==> src/rtl/arrtm_errmon_pkg.sv <==
// Shared types and widths for the truncated-multiplier error monitor.
// Optional feature macro: U_ARRTM8_ERRMON_WCE_EN (worst-case operand capture).
package arrtm_errmon_pkg;

    localparam int OP_W   = 8;
    localparam int PROD_W = 16;
    localparam int SUM_W  = 32;
    localparam int CNT_W  = 16;

    typedef enum logic [1:0] {
        ST_IDLE  = 2'd0,
        ST_RUN   = 2'd1,
        ST_DRAIN = 2'd2,
        ST_DONE  = 2'd3
    } state_t;

endpackage

==> src/rtl/u_arrtm8_errmon_abs_err16.sv <==
// Exact 8x8 unsigned product and its absolute distance from the approximate product.
module abs_err16
    import arrtm_errmon_pkg::*;
(
    input  logic [OP_W-1:0]   i_a,
    input  logic [OP_W-1:0]   i_b,
    input  logic [PROD_W-1:0] i_p_approx,
    output logic [PROD_W-1:0] o_abs_err
);

    logic [PROD_W-1:0] w_exact;

    assign w_exact   = PROD_W'(i_a) * PROD_W'(i_b);
    assign o_abs_err = (w_exact >= i_p_approx) ? (w_exact - i_p_approx)
                                               : (i_p_approx - w_exact);

endmodule

==> src/rtl/u_arrtm8_errmon.sv <==
// Error-statistics monitor: accepts samples, runs a 2-stage error pipeline, accumulates stats.
// Optional feature macro: U_ARRTM8_ERRMON_WCE_EN captures the operands of the worst-case error.
module u_arrtm8_errmon
    import arrtm_errmon_pkg::*;
(
    input  logic               clk,
    input  logic               rst_n,
    input  logic               start,
    input  logic [CNT_W-1:0]   num_samples,
    input  logic               in_valid,
    output logic               in_ready,
    input  logic [OP_W-1:0]    a,
    input  logic [OP_W-1:0]    b,
    input  logic [PROD_W-1:0]  p_approx,
    output logic               busy,
    output logic               done,
    output logic [SUM_W-1:0]   sum_abs_err,
    output logic [PROD_W-1:0]  max_abs_err,
    output logic [CNT_W-1:0]   err_cnt,
    output logic [CNT_W-1:0]   sample_cnt,
    output logic [OP_W-1:0]    wce_a,
    output logic [OP_W-1:0]    wce_b
);

    state_t              r_state, w_state_nxt;
    logic [CNT_W-1:0]    r_num, r_acc_cnt;
    logic                r_s0_vld, r_s1_vld;
    logic [OP_W-1:0]     r_s0_a, r_s0_b;
    logic [PROD_W-1:0]   r_s0_p, r_s1_err, w_abs_err;
    logic [SUM_W-1:0]    r_sum;
    logic [PROD_W-1:0]   r_max;
    logic [CNT_W-1:0]    r_err_cnt, r_sample_cnt;
    logic                w_start, w_hs, w_last, w_new_max;

    assign in_ready  = (r_state == ST_RUN);
    assign busy      = (r_state == ST_RUN) || (r_state == ST_DRAIN);
    assign done      = (r_state == ST_DONE);
    assign w_start   = start && ((r_state == ST_IDLE) || (r_state == ST_DONE));
    assign w_hs      = in_valid && in_ready;
    assign w_last    = (r_acc_cnt + CNT_W'(1)) == r_num;
    assign w_new_max = r_s1_err > r_max;

    // NOTE: every output of a combinational block gets a default first so no latch is inferred.
    always_comb begin
        w_state_nxt = r_state;
        unique case (r_state)
            ST_IDLE, ST_DONE: if (start) w_state_nxt = (num_samples == '0) ? ST_DONE : ST_RUN;
            ST_RUN:           if (w_hs && w_last) w_state_nxt = ST_DRAIN;
            // Last sample's stats land when only stage 1 still holds data.
            ST_DRAIN:         if (r_s1_vld && !r_s0_vld) w_state_nxt = ST_DONE;
            default:          w_state_nxt = ST_IDLE;
        endcase
    end

    // NOTE: sequential state uses non-blocking assignments so all registers update together.
    always_ff @(posedge clk or negedge rst_n) begin
        if (!rst_n) begin
            r_state   <= ST_IDLE;
            r_num     <= '0;
            r_acc_cnt <= '0;
        end else begin
            r_state <= w_state_nxt;
            if (w_start) begin
                r_num     <= num_samples;
                r_acc_cnt <= '0;
            end else if (w_hs) begin
                r_acc_cnt <= r_acc_cnt + CNT_W'(1);
            end
        end
    end

    abs_err16 u_abs_err (
        .i_a        (r_s0_a),
        .i_b        (r_s0_b),
        .i_p_approx (r_s0_p),
        .o_abs_err  (w_abs_err)
    );

    always_ff @(posedge clk or negedge rst_n) begin
        if (!rst_n) begin
            r_s0_vld <= 1'b0;
            r_s0_a   <= '0;
            r_s0_b   <= '0;
            r_s0_p   <= '0;
            r_s1_vld <= 1'b0;
            r_s1_err <= '0;
        end else begin
            r_s0_vld <= w_hs;
            if (w_hs) begin
                r_s0_a <= a;
                r_s0_b <= b;
                r_s0_p <= p_approx;
            end
            r_s1_vld <= r_s0_vld;
            if (r_s0_vld) r_s1_err <= w_abs_err;
        end
    end

    always_ff @(posedge clk or negedge rst_n) begin
        if (!rst_n) begin
            r_sum        <= '0;
            r_max        <= '0;
            r_err_cnt    <= '0;
            r_sample_cnt <= '0;
        end else if (w_start) begin
            r_sum        <= '0;
            r_max        <= '0;
            r_err_cnt    <= '0;
            r_sample_cnt <= '0;
        end else if (r_s1_vld) begin
            r_sum        <= r_sum + SUM_W'(r_s1_err);
            r_sample_cnt <= r_sample_cnt + CNT_W'(1);
            if (r_s1_err != '0) r_err_cnt <= r_err_cnt + CNT_W'(1);
            if (w_new_max)      r_max     <= r_s1_err;
        end
    end

`ifdef U_ARRTM8_ERRMON_WCE_EN
    logic [OP_W-1:0] r_s1_a, r_s1_b, r_wce_a, r_wce_b;

    always_ff @(posedge clk or negedge rst_n) begin
        if (!rst_n) begin
            r_s1_a  <= '0;
            r_s1_b  <= '0;
            r_wce_a <= '0;
            r_wce_b <= '0;
        end else begin
            if (r_s0_vld) begin
                r_s1_a <= r_s0_a;
                r_s1_b <= r_s0_b;
            end
            if (w_start) begin
                r_wce_a <= '0;
                r_wce_b <= '0;
            end else if (r_s1_vld && w_new_max) begin
                r_wce_a <= r_s1_a;
                r_wce_b <= r_s1_b;
            end
        end
    end

    assign wce_a = r_wce_a;
    assign wce_b = r_wce_b;
`else
    assign wce_a = '0;
    assign wce_b = '0;
`endif

    assign sum_abs_err = r_sum;
    assign max_abs_err = r_max;
    assign err_cnt     = r_err_cnt;
    assign sample_cnt  = r_sample_cnt;

endmodule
★ ★ ★
(ASSIGNMENT): Your response must be one number, namely how many lines of the data contain the string "error".

(WRITTEN RESPONSE): 3